▶ **The task**
Hand back each record exactly as you find it.

[Stored data entries]
────────────────────

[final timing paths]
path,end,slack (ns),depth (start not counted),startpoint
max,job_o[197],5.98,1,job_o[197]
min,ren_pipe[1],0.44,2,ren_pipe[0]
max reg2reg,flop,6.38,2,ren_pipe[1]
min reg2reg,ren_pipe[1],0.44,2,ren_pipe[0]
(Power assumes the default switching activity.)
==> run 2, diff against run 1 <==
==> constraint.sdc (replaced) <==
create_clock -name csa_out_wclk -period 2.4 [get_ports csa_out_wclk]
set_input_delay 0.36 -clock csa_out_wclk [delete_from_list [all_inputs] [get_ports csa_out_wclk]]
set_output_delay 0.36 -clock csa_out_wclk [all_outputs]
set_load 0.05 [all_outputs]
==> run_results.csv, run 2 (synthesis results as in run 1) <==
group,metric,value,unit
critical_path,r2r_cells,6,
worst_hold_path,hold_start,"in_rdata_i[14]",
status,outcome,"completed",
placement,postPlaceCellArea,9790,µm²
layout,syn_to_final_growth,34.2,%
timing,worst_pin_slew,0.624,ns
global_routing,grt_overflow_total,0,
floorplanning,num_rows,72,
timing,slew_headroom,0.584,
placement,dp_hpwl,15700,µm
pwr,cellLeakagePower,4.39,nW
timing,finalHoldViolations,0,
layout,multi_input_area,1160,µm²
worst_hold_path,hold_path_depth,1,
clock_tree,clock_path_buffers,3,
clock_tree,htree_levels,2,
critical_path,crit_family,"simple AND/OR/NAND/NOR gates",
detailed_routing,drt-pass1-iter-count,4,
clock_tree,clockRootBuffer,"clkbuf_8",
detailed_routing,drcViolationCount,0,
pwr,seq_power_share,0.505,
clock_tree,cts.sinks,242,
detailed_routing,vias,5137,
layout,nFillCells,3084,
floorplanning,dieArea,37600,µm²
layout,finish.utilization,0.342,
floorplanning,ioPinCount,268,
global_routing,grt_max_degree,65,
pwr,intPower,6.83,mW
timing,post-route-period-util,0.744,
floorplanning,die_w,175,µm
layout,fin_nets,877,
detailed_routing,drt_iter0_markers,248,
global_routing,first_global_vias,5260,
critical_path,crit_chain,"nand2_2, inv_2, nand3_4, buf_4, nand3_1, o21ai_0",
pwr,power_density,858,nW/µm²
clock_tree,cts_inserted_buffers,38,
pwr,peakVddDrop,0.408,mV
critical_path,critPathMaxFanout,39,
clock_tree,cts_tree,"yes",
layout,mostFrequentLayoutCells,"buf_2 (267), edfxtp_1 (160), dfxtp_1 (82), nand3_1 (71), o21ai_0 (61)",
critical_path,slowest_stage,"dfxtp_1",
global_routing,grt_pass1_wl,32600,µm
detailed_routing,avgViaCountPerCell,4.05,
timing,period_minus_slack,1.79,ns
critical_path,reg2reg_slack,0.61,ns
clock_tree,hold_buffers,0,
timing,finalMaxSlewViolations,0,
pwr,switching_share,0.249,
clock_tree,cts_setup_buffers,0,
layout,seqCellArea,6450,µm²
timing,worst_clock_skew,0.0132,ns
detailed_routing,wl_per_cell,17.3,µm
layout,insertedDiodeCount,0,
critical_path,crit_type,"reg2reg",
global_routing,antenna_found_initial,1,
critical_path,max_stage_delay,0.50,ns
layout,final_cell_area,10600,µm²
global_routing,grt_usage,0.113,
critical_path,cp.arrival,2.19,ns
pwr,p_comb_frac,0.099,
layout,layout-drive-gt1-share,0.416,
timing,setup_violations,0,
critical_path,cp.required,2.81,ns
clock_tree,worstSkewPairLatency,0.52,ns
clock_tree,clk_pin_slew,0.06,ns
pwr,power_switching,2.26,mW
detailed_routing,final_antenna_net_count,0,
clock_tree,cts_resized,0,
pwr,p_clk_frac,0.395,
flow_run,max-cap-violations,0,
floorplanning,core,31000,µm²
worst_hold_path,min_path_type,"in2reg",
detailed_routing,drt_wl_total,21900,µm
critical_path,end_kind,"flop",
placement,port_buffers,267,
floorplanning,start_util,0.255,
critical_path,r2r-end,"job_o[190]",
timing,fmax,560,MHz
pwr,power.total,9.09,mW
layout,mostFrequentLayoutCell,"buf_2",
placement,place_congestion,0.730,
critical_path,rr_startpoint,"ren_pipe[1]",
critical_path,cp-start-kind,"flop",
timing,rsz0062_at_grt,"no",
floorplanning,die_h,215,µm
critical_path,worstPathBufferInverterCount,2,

────────────────────

▶ **Solution to this problem**
[final timing paths]
path,end,slack (ns),depth (start not counted),startpoint
max,job_o[197],5.98,1,job_o[197]
min,ren_pipe[1],0.44,2,ren_pipe[0]
max reg2reg,flop,6.38,2,ren_pipe[1]
min reg2reg,ren_pipe[1],0.44,2,ren_pipe[0]
(Power assumes the default switching activity.)
==> run 2, diff against run 1 <==
==> constraint.sdc (replaced) <==
create_clock -name csa_out_wclk -period 2.4 [get_ports csa_out_wclk]
set_input_delay 0.36 -clock csa_out_wclk [delete_from_list [all_inputs] [get_ports csa_out_wclk]]
set_output_delay 0.36 -clock csa_out_wclk [all_outputs]
set_load 0.05 [all_outputs]
==> run_results.csv, run 2 (synthesis results as in run 1) <==
group,metric,value,unit
critical_path,r2r_cells,6,
worst_hold_path,hold_start,"in_rdata_i[14]",
status,outcome,"completed",
placement,postPlaceCellArea,9790,µm²
layout,syn_to_final_growth,34.2,%
timing,worst_pin_slew,0.624,ns
global_routing,grt_overflow_total,0,
floorplanning,num_rows,72,
timing,slew_headroom,0.584,
placement,dp_hpwl,15700,µm
pwr,cellLeakagePower,4.39,nW
timing,finalHoldViolations,0,
layout,multi_input_area,1160,µm²
worst_hold_path,hold_path_depth,1,
clock_tree,clock_path_buffers,3,
clock_tree,htree_levels,2,
critical_path,crit_family,"simple AND/OR/NAND/NOR gates",
detailed_routing,drt-pass1-iter-count,4,
clock_tree,clockRootBuffer,"clkbuf_8",
detailed_routing,drcViolationCount,0,
pwr,seq_power_share,0.505,
clock_tree,cts.sinks,242,
detailed_routing,vias,5137,
layout,nFillCells,3084,
floorplanning,dieArea,37600,µm²
layout,finish.utilization,0.342,
floorplanning,ioPinCount,268,
global_routing,grt_max_degree,65,
pwr,intPower,6.83,mW
timing,post-route-period-util,0.744,
floorplanning,die_w,175,µm
layout,fin_nets,877,
detailed_routing,drt_iter0_markers,248,
global_routing,first_global_vias,5260,
critical_path,crit_chain,"nand2_2, inv_2, nand3_4, buf_4, nand3_1, o21ai_0",
pwr,power_density,858,nW/µm²
clock_tree,cts_inserted_buffers,38,
pwr,peakVddDrop,0.408,mV
critical_path,critPathMaxFanout,39,
clock_tree,cts_tree,"yes",
layout,mostFrequentLayoutCells,"buf_2 (267), edfxtp_1 (160), dfxtp_1 (82), nand3_1 (71), o21ai_0 (61)",
critical_path,slowest_stage,"dfxtp_1",
global_routing,grt_pass1_wl,32600,µm
detailed_routing,avgViaCountPerCell,4.05,
timing,period_minus_slack,1.79,ns
critical_path,reg2reg_slack,0.61,ns
clock_tree,hold_buffers,0,
timing,finalMaxSlewViolations,0,
pwr,switching_share,0.249,
clock_tree,cts_setup_buffers,0,
layout,seqCellArea,6450,µm²
timing,worst_clock_skew,0.0132,ns
detailed_routing,wl_per_cell,17.3,µm
layout,insertedDiodeCount,0,
critical_path,crit_type,"reg2reg",
global_routing,antenna_found_initial,1,
critical_path,max_stage_delay,0.50,ns
layout,final_cell_area,10600,µm²
global_routing,grt_usage,0.113,
critical_path,cp.arrival,2.19,ns
pwr,p_comb_frac,0.099,
layout,layout-drive-gt1-share,0.416,
timing,setup_violations,0,
critical_path,cp.required,2.81,ns
clock_tree,worstSkewPairLatency,0.52,ns
clock_tree,clk_pin_slew,0.06,ns
pwr,power_switching,2.26,mW
detailed_routing,final_antenna_net_count,0,
clock_tree,cts_resized,0,
pwr,p_clk_frac,0.395,
flow_run,max-cap-violations,0,
floorplanning,core,31000,µm²
worst_hold_path,min_path_type,"in2reg",
detailed_routing,drt_wl_total,21900,µm
critical_path,end_kind,"flop",
placement,port_buffers,267,
floorplanning,start_util,0.255,
critical_path,r2r-end,"job_o[190]",
timing,fmax,560,MHz
pwr,power.total,9.09,mW
layout,mostFrequentLayoutCell,"buf_2",
placement,place_congestion,0.730,
critical_path,rr_startpoint,"ren_pipe[1]",
critical_path,cp-start-kind,"flop",
timing,rsz0062_at_grt,"no",
floorplanning,die_h,215,µm
critical_path,worstPathBufferInverterCount,2,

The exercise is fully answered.